Can I legally get evidence from a competitor who I suspect is infringing my intellectual property?
You can use the "preliminary discovery" process to obtain documents prior to the commencement of court proceedings to assess the merits of a potential claim on the grounds that you have a reasonable belief that you may have the right to obtain relief from a prospective respondent.
In the case of Pfizer Ireland Pharmaceuticals v Samsung Bioepis AU Pty Ltd  FCAFC 193 Pfizer was concerned that the manufacture of BRENZYS by Samsung Bioepis AU Pty Ltd might infringe one or more of Pfizer's process patents for ENBREL. However, it did not have sufficient information to decide whether to commence patent infringement proceedings. Pfizer used the Federal Court's preliminary discovery procedure to obtain documents that SBA lodged with the Therapeutic Goods Administration regarding the processes used to make BRENZYS.

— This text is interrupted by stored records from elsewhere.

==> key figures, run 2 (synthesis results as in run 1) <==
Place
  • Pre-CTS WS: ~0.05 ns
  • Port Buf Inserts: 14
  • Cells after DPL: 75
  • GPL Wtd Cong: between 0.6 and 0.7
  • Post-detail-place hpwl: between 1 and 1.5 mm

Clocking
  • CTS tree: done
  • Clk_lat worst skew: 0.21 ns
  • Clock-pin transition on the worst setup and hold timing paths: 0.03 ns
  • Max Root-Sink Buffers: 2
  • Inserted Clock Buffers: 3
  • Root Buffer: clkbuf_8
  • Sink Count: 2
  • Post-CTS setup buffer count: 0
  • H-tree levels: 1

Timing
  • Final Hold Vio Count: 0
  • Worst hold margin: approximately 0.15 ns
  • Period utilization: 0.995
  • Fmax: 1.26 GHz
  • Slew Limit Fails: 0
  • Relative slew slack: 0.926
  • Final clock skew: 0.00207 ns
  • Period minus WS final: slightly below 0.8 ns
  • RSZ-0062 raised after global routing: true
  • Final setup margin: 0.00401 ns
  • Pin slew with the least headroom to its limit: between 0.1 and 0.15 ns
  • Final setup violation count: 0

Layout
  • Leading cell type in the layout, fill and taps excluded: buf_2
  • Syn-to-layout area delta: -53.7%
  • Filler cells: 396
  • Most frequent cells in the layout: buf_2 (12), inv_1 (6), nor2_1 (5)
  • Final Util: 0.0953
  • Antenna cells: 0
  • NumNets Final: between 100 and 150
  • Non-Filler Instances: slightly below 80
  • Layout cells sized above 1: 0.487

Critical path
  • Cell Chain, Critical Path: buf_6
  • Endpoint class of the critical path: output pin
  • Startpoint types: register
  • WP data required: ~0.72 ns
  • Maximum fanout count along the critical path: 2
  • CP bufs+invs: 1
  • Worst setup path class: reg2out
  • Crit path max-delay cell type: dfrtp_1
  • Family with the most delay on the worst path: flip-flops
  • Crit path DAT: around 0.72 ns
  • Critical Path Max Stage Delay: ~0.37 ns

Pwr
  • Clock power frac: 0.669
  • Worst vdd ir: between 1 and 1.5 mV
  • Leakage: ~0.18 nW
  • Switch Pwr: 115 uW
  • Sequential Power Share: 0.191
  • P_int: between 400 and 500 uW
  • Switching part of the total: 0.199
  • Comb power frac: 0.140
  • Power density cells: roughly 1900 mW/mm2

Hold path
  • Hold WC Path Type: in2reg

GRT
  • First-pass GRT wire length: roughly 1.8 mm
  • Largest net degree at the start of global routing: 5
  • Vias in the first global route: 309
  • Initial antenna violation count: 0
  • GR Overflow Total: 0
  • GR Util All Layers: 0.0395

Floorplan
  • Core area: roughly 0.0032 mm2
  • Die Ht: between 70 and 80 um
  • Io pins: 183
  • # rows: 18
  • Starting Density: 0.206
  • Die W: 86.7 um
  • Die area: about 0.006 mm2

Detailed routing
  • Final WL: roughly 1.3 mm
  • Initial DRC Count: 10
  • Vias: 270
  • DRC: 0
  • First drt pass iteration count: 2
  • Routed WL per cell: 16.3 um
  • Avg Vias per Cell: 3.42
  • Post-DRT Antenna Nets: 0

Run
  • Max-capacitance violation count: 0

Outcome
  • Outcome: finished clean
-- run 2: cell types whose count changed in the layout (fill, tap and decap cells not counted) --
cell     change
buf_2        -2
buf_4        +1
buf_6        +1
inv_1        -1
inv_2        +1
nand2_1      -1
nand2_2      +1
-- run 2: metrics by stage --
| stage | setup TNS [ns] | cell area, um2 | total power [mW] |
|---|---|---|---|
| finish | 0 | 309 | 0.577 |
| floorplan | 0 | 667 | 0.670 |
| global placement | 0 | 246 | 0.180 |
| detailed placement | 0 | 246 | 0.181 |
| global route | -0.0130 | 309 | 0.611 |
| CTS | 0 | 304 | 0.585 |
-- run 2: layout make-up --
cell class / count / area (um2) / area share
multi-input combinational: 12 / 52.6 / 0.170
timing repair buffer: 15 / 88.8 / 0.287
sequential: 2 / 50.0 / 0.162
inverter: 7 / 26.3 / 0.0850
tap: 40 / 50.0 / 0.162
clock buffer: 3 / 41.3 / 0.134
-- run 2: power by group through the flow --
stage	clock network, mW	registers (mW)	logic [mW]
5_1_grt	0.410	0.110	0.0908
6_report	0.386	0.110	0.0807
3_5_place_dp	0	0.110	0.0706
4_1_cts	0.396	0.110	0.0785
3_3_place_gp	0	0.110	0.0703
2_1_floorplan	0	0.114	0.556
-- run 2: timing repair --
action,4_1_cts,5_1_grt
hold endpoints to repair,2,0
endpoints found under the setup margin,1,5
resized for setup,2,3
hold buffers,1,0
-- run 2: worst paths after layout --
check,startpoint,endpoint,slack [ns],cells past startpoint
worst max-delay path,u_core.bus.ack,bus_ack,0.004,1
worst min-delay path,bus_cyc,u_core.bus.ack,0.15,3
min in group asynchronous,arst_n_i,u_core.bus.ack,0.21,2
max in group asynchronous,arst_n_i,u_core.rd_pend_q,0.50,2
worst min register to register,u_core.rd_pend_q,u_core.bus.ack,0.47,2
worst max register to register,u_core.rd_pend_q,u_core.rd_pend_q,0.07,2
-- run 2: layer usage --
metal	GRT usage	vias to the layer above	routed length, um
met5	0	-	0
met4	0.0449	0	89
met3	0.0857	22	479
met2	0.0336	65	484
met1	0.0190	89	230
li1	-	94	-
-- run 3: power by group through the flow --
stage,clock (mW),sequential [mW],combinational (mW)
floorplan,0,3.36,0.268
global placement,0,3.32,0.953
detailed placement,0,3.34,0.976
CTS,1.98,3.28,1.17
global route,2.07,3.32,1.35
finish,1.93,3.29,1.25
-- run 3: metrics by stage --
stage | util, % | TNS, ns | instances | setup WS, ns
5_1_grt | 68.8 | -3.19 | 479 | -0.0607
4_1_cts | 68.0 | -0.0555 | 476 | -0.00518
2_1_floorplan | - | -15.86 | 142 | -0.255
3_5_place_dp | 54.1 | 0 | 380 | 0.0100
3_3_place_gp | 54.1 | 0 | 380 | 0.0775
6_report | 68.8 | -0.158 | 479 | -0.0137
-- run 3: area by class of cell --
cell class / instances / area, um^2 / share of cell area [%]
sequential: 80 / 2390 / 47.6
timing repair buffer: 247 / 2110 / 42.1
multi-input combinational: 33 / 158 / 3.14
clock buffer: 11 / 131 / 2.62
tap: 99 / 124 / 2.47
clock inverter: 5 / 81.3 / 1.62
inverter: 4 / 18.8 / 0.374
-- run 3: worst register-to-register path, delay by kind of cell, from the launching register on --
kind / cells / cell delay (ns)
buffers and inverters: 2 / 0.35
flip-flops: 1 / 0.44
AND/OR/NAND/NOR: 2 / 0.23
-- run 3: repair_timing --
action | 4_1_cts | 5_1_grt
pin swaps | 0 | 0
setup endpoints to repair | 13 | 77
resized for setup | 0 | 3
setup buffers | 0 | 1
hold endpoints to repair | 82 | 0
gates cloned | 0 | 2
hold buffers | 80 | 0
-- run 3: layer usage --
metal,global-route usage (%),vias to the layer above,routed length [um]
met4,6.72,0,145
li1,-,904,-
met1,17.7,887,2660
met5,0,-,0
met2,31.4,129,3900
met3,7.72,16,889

Rule 7.23 of the Federal Court Rules 2011 (Cth) allows a prospective applicant to apply to the Court for an order for discovery by a prospective respondent if the prospective applicant:
(a) has a reasonable belief that it has the right to obtain relief in the Court from a prospective respondent;
(b) after making reasonable inquiries, does not have sufficient information to decide whether to start proceedings to obtain such relief; and
(c) reasonably believes that the prospective respondent has, or is likely to have, in its control documents directly relevant to the right to obtain the relief, and that inspection of the documents would assist in making the decision.
Justice Burley initially refused Pfizer's application because he was not satisfied that Pfizer demonstrated that it had a "reasonable belief", as opposed to a "mere suspicion". On appeal, the Full Court held that the evidence presented by Pfizer was sufficient to establish that it had a reasonable belief that it may have a right to obtain relief from SBA for patent infringement. SBA was ordered to provide the discovery sought by Pfizer.
Justice Perram provided the following rules in relation to preliminary discovery:
(a) the prospective applicant must prove that it has a belief that it may (not does) have a right to relief;
(b) the prospective applicant must demonstrate that the belief is reasonable, either by reference to material known to the person holding the belief, or by other material subsequently placed before the Court;
(c) a person deposing to the belief need not give evidence of the belief a second time, to the extent that additional material is placed before the Court on the issue of the reasonableness of the belief;
(d) the question of whether the belief is reasonable requires asking whether a person apprised of all of the relevant material could reasonably believe that they may have a right to obtain relief;
(e) one may believe that a person may have a case on certain material without one's mind being in any way inclined to the notion that they do have such a case; and
(f) in practice, in order to defeat a claim for preliminary discovery, it will be necessary either to show that the subjectively held belief does not exist or, if it does, that there is no reasonable basis for thinking that there may be (not is) such a case.